For the past 25 years, USA TODAY has been offering readers practical advice on how to trim down in the annual Weight-Loss Challenge
series. Nutrition reporter Nanci Hellmich shares 25 of the best tips from over the years.
1. Set a realistic weight-loss goal. Most experts recommend aiming for half a pound to 2 pounds a week.
2. Keep track. Dieters who keep track of everything they eat lose twice as much weight as those who don't, research shows.
3. Motivate yourself. Get a pair of jeans or pants that are too tight and hang them in the kitchen instead of the closet to keep yourself inspired.
4. Get help from family and friends. Dieters who have support from a partner at home lose more weight than those who don't, studies show.
5. Move it to lose it. Research shows that people who do physical activities such as walking or biking for two to four hours a week during weight-loss efforts lose an extra 3 to 5 pounds over a year.
6. Pay attention to portions. A 3-ounce portion of meat, poultry or fish is about the size of the palm of your hand or a deck of cards; 1 teaspoon of butter or margarine, a standard postage stamp; a cup of cold cereal, berries or popcorn, a baseball; 4-inch pancake or waffle, the diameter of a CD.
7. Clean out your pantry and refrigerator. Get rid of the foods that sabotage your weight loss.
8. Create "a dinner deck." This would include 10 favorite quick and healthful dinners written on index cards. Each card should list the ingredients for the recipe on one side and directions for making it on the other.
9. Avoid hunger. Eat regular meals and snacks. Make sure you have some protein foods such as yogurt, tuna, beans or chicken for most meals. Some research suggests that protein helps you feel full longer.
10. Keep produce on hand. Place a bowl of vegetables such as broccoli, snap peas, cucumbers or carrot sticks in the refrigerator. You can eat them as a snack or when preparing meals to take the edge off your hunger.
11. Stock up on "impulse fruits." Keep things like grapes, clementines, small apples, small bananas and pears around the house. These foods are easy to eat without having to do much cutting and slicing.
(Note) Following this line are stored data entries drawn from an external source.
<file path="src/rtl/assert_macros.svh">
// Assertion helpers for the lock order checker.
`ifndef ASSERT_MACROS_SVH
`define ASSERT_MACROS_SVH

// Concurrent assertion on an explicit clock and active-low reset.
`define ASSERT_CLK(label, clk, rst_n, prop, msg) \
  label: assert property (@(posedge clk) disable iff (!rst_n) prop) else $error(msg);

// Concurrent assertion on the block's own clock and reset.
`define ASSERT(label, prop, msg) \
  `ASSERT_CLK(label, clk_i, rst_ni, prop, msg)

`endif

</file>
<file path="src/rtl/loc_pkg.sv">
package loc_pkg;

  localparam int MAX_DEPTH = 32;
  localparam int NUM_RANKS = 5;
  localparam int RANK_W    = 3;
  localparam int SLOT_W    = 5;
  localparam int DEPTH_W   = $clog2(MAX_DEPTH + 1);
  localparam int STATUS_W  = 3;

  localparam logic [RANK_W-1:0]  RANK_NONE = RANK_W'(0);
  localparam logic [RANK_W-1:0]  RANK_MIN  = RANK_W'(1);
  localparam logic [RANK_W-1:0]  RANK_MAX  = RANK_W'(NUM_RANKS);
  localparam logic [DEPTH_W-1:0] DEPTH_MAX = DEPTH_W'(MAX_DEPTH);

  typedef enum logic [0:0] {
    REQ_ENTER = 1'b0,
    REQ_LEAVE = 1'b1
  } req_type_e;

  typedef enum logic [STATUS_W-1:0] {
    ST_OK       = 3'd0,
    ST_INVAL    = 3'd1,
    ST_PERM     = 3'd2,
    ST_ORDER    = 3'd3,
    ST_OVERFLOW = 3'd4
  } status_e;

  typedef struct packed {
    logic              req_type;
    logic [RANK_W-1:0] rank;
    logic              guard_present;
    logic              guard_held;
    logic [SLOT_W-1:0] guard_depth;
  } req_t;

  typedef struct packed {
    logic [RANK_W-1:0]  top;
    logic [DEPTH_W-1:0] depth;
  } stack_view_t;

  typedef struct packed {
    logic              push;
    logic              pop;
    logic [RANK_W-1:0] rank;
  } stack_upd_t;

endpackage

</file>
<file path="src/rtl/loc_rank_stack.sv">
`include "assert_macros.svh"

// Held ranks never decrease from bottom to top, so the stack is fully
// described by a count per rank: the top is the highest rank with a
// non-zero count.
module loc_rank_stack
  import loc_pkg::*;
(
  input  logic        clk_i,
  input  logic        rst_ni,
  input  stack_upd_t  upd_i,
  output stack_view_t cur_o,
  output stack_view_t nxt_o
);

  logic [DEPTH_W-1:0] cnt_q [NUM_RANKS];
  logic [DEPTH_W-1:0] cnt_d [NUM_RANKS];
  logic [DEPTH_W-1:0] depth_q, depth_d;
  logic [RANK_W-1:0]  top_now, top_next;

  always_comb begin
    top_now = RANK_NONE;
    for (int i = 0; i < NUM_RANKS; i++) begin
      if (cnt_q[i] != '0) top_now = RANK_W'(i + 1);
    end
  end

  always_comb begin
    for (int i = 0; i < NUM_RANKS; i++) begin
      cnt_d[i] = cnt_q[i]
               + DEPTH_W'(upd_i.push && (upd_i.rank == RANK_W'(i + 1)))
               - DEPTH_W'(upd_i.pop && (top_now == RANK_W'(i + 1)));
    end
    depth_d = depth_q + DEPTH_W'(upd_i.push) - DEPTH_W'(upd_i.pop);
  end

  always_comb begin
    top_next = RANK_NONE;
    for (int i = 0; i < NUM_RANKS; i++) begin
      if (cnt_d[i] != '0) top_next = RANK_W'(i + 1);
    end
  end

  always_ff @(posedge clk_i or negedge rst_ni) begin
    if (!rst_ni) begin
      depth_q <= '0;
      for (int i = 0; i < NUM_RANKS; i++) cnt_q[i] <= '0;
    end else begin
      depth_q <= depth_d;
      for (int i = 0; i < NUM_RANKS; i++) cnt_q[i] <= cnt_d[i];
    end
  end

  assign cur_o = '{top: top_now, depth: depth_q};
  assign nxt_o = '{top: top_next, depth: depth_d};

  `ASSERT(push_pop_excl, !(upd_i.push && upd_i.pop), "push and pop in one cycle")
  `ASSERT(depth_bound, depth_q <= DEPTH_MAX, "stack depth beyond capacity")
  `ASSERT(pop_top_match, upd_i.pop |-> (depth_q != '0 && top_now != RANK_NONE), "pop on empty")
  `ASSERT(push_grows, upd_i.push |=> depth_q == $past(depth_q) + DEPTH_W'(1), "push lost")

endmodule

</file>
<file path="config.mk">
export PLATFORM = sky130hd
export DESIGN_NAME = loc_rank_stack
export DESIGN_NICKNAME = d
export VERILOG_FILES = /design/src/rtl/loc_pkg.sv /design/src/rtl/loc_rank_stack.sv
export VERILOG_INCLUDE_DIRS = /design/src /design/src/rtl
export SDC_FILE = /design/constraint.sdc
export NUM_CORES = 1
export LEC_CHECK = 0
export BUFFER_PORTS_ARGS = -buffer_cell sky130_fd_sc_hd__buf_2
export CAP_MARGIN = 0
export CORE_AREA = 3 3 76 78
export DETAILED_ROUTE_END_ITERATION = 12
export DIE_AREA = 0 0 79 81
export GPL_TIMING_DRIVEN = 0
export PLACE_DENSITY = 0.74
export SLEW_MARGIN = 10
export SYNTH_ARGS = -nofsm -noshare
export SYNTH_HDL_FRONTEND = slang
export SYNTH_SLANG_ARGS = --single-unit
</file>
<file path="constraint.sdc">
create_clock -name clk_i -period 3.31 [get_ports clk_i]
set_input_delay 0.1655 -clock clk_i [delete_from_list [all_inputs] [get_ports clk_i]]
set_output_delay 0.1655 -clock clk_i [all_outputs]
set_load 0.05 [all_outputs]
</file>
; Word level (Yosys, flattened, before mapping)
; Index checks and enable logic that the tools add are counted.
[totals]
register_bits = 36
in_bits = 7
output_inout_bits = 18
word_cells = 58
[classes]
addsub = 12
n_eq_ne = 10
mux = 10
reduce_logical = 20
[op_table]
columns = cell, n
row1 = nonzero test 6 bit, 10
row2 = adder 6 x 1 -> 6 bit, 6
row3 = subtractor 6 x 1 -> 6 bit, 6
row4 = two-way mux 3 bit, 7
row5 = "equality test 3 x 2 -> 1 bit, second input constant", 4
row6 = "equality test 3 bit, second input constant", 4
row7 = logical AND 1 bit, 10
row8 = "equality test 3 x 1 -> 1 bit, second input constant", 2
row9 = two-way mux 1 bit, 2
row10 = two-way mux 2 bit, 1

; Depth between registers and ports, before layout
; Gate-level depths: netlist of the first run.
[logic_depth]
ltp_word = 15
ltp_mapped = 19
depth_no_buf = 19

; Worst setup path after synthesis of the first run
; OpenSTA, ideal clock, no wires.
[synth_timing]
kind = register to output
from = reg cnt_q[2] in the netlist's numbering
to = out nxt_o[6] in the netlist's numbering
t_arrival_ns = 5.190
required_ns = 3.144
setup_slack_ns = -2.045
stages_incl_launch_ff = 17
path_buffers = 0
cell_sequence = dfrtp_1 inv_1 ha_1 nor4bb_1 nand4_1 a21oi_1 nand2_1 nor2_1 ha_1 inv_1 ha_1 fa_1 xor2_1 or3_1 nor4_1 o31ai_1 a21oi_1
[synth_rtl]
columns = item, line_no
row1 = start: declaration, loc_rank_stack.sv:16  ; logic [DEPTH_W-1:0] cnt_q [NUM_RANKS];
row2 = end: declaration, loc_rank_stack.sv:13  ; output stack_view_t nxt_o

==> impl_metrics.yaml, run 1 <==
status:
  status: "finished with violations"
  violations: "negative setup slack"
placed_design:
  dpl.hpwl_mm: 4.37
  gp_congestion: 0.793
  portBuffers: 24
cells_and_area:
  final_cell_mix: "inv_1 (44), ha_1 (40), dfrtp_1 (36)"
  n_antenna_cell: 0
  final_core_util: 0.679
  final_common_cell: "inv_1"
  drive_above_1_share: 0.307
  area_growth_pct: 27.8
  finalNetCount: 380
synthesis:
  synth_xor_area_frac: 0.0641
  yosysSeqAreaShare: 0.330
  yosysTopAreaCellShare: 0.330
  synth_nets: 335
  syn_area_per_cell_um2: 9.90
  synth_top_family_by_area: "adder cells"
  synth_cells: 276
  synth_seq_cells: 36
  synthMuxAreaShare: 0
  synth_area_um2: 2730
  synth-compound-area-share: 0.125
  synthAdderAreaFrac: 0.255
  synth.distinct_cells: 43
  synth_simple_gate_area_share: 0.155
  synth_area_leaders: "dfrtp_1 (33%), ha_1 (21%), inv_1 (7.0%)"
  yosysWarnings: 0
  yosys.area.top_type: "dfrtp_1"
sta:
  fin_ws_ns: -0.848
  drv_slew: 0
  hold_viol: 0
  worst_pin_slew_ns: 0.810
  slew_headroom: 0.460
  rsz0062_at_grt: "yes"
  finalClockSkew_ns: 0.00383
  min_period_over_period: 1.26
  max_freq_mhz: 240
  finalSetupViolCount: 3
  post-route-min-period_ns: 4.16
min_path:
  min_path_type: "in -> reg"
  min_to: "depth_q[0]$_DFF_PN0_"
  worstHoldStart: "upd_i[4]"
  hold_path_depth: 2
cts:
  root_buffer: "clkbuf_8"
  cts_buffers: 5
  cts_num_sinks: 36
  htreeDepth: 2
  cts_tree: "done"
  cts_buffer_depth: 2
  clkTransAtPathRegs_ns: 0.07
  clk_latency_ns: 0.29
critical_path:
  cpPeakStageDelay_ns: 0.57
  crit_required_ns: 3.14
  endpoint_kind: "output pin"
  reg2regPathDepth: 14
  rrSetupSlack_ns: 0.32
  path_cells: "inv_1 > ha_1 > nand2_2 > nor3_4 > o31ai_4 > a21o_1 > nand2_2 > nor2b_2 > ha_1 > inv_2 > ha_4 > inv_2 > fa_2 > nand2b_4 > a21oi_2 > xnor2_1 > or4b_4 > o211a_4 > buf_8"
  r2r_start: "cnt_q[5]$_DFF_PN0_"
  cpMaxStageDelayCell: "or4b_4"
  rr_endpoint: "cnt_q[29]$_DFF_PN0_"
  worstPathArrival_ns: 3.99
  critPathLaunchType: "flop"
  cp_max_fo: 3
  critPathKind: "reg -> out"
floorplanning:
  die_x_um: 79
  io-pin-count: 25
  fp.dieH_um: 81
  dieArea_um2: 6400
  rows: 26
  core_um2: 5140
  start_util: 0.531
global_route:
  grt_first_pass_wirelength_mm: 9.69
  grt_max_degree: 37
  gr-total-overflow: 0
  grt_pass1_vias: 2188
  antenna_found_initial: 0
  grtUsageTotal: 0.192
drt:
  vias_per_cell: 5.28
  drtPass1Iterations: 4
  wl_per_cell_um: 14.7
  drcViolationCount: 0
  wl_mm: 5.75
  drt_iter0_markers: 72
  antenna_left: 0
  dr_total_vias: 2069
flow_run:
  maxCapViolations: 0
12. Make some stealth changes. That will get everyone in the family eating healthier. Buy low-fat 1% or skim milk, low-fat cream cheese and reduced-fat cheese instead of the full-fat versions. Use them in recipes to cut the fat and calories.
13. Cut out liquid calories. Eliminate soda and sugary drinks such as sweetened iced tea, sports drinks and alcoholic beverages. Liven up the taste of water by adding lemon, lime, cucumber or mint. Choose skim and 1% milk.
14. Practice the "Rule of One." When it comes to high-calorie foods, you won't go wrong if you allow one small treat a day. That might be one cookie or a fun-sized candy bar.
15. Pace, don't race. Force yourself to eat more slowly and savor each bite.
16. Hydrate before meals. Drinking 16 ounces, or two glasses, of water before meals may help you eat less.
17. Downsize plates, bowls, glasses, silverware. Using smaller versions of your serving ware will help you eat less food naturally.
18. Adopt the motto "after 8 is too late" for snacks after dinner.
19. Buy a pedometer. Health experts recommend taking at least 10,000 steps a day, which is roughly 4 to 5 miles, depending on your stride length.
20. Treat yourself occasionally. If your chocolate craving is getting to you, try diet hot-chocolate packets. If you need a treat, go out for it or buy small prepackaged portions of ice cream bars. If you love chocolate, consider keeping bite-size pieces in the freezer.
21. Dine at a table. Eat from a plate while seated at a table. Don't eat while driving, lounging on the couch or standing at the fridge.
22. Dine out without pigging out. Figure out what you are going to eat in advance. Get salad dressing on the side. Restaurants usually put about one-quarter cup (4 tablespoons) of dressing on a salad, which is often too many calories. Best to stick with 1 to 2 tablespoons. Dip your fork into the dressing and then into the salad.
23. Get plenty of sleep. Scientists have found that sleep deprivation increases levels of a hunger hormone and decreases levels of a hormone that makes you feel full. The effects may lead to overeating and weight gain.
24. Weigh yourself regularly. That's what successful dieters and those who manage to maintain weight loss do. Some step on the scales once a week. Others do so daily.
25. Reward yourself. When you meet your incremental weight loss goals, say losing 5 pounds, treat yourself to something - but not food. Buy a CD or DVD you've been wanting or go out to a movie with a friend.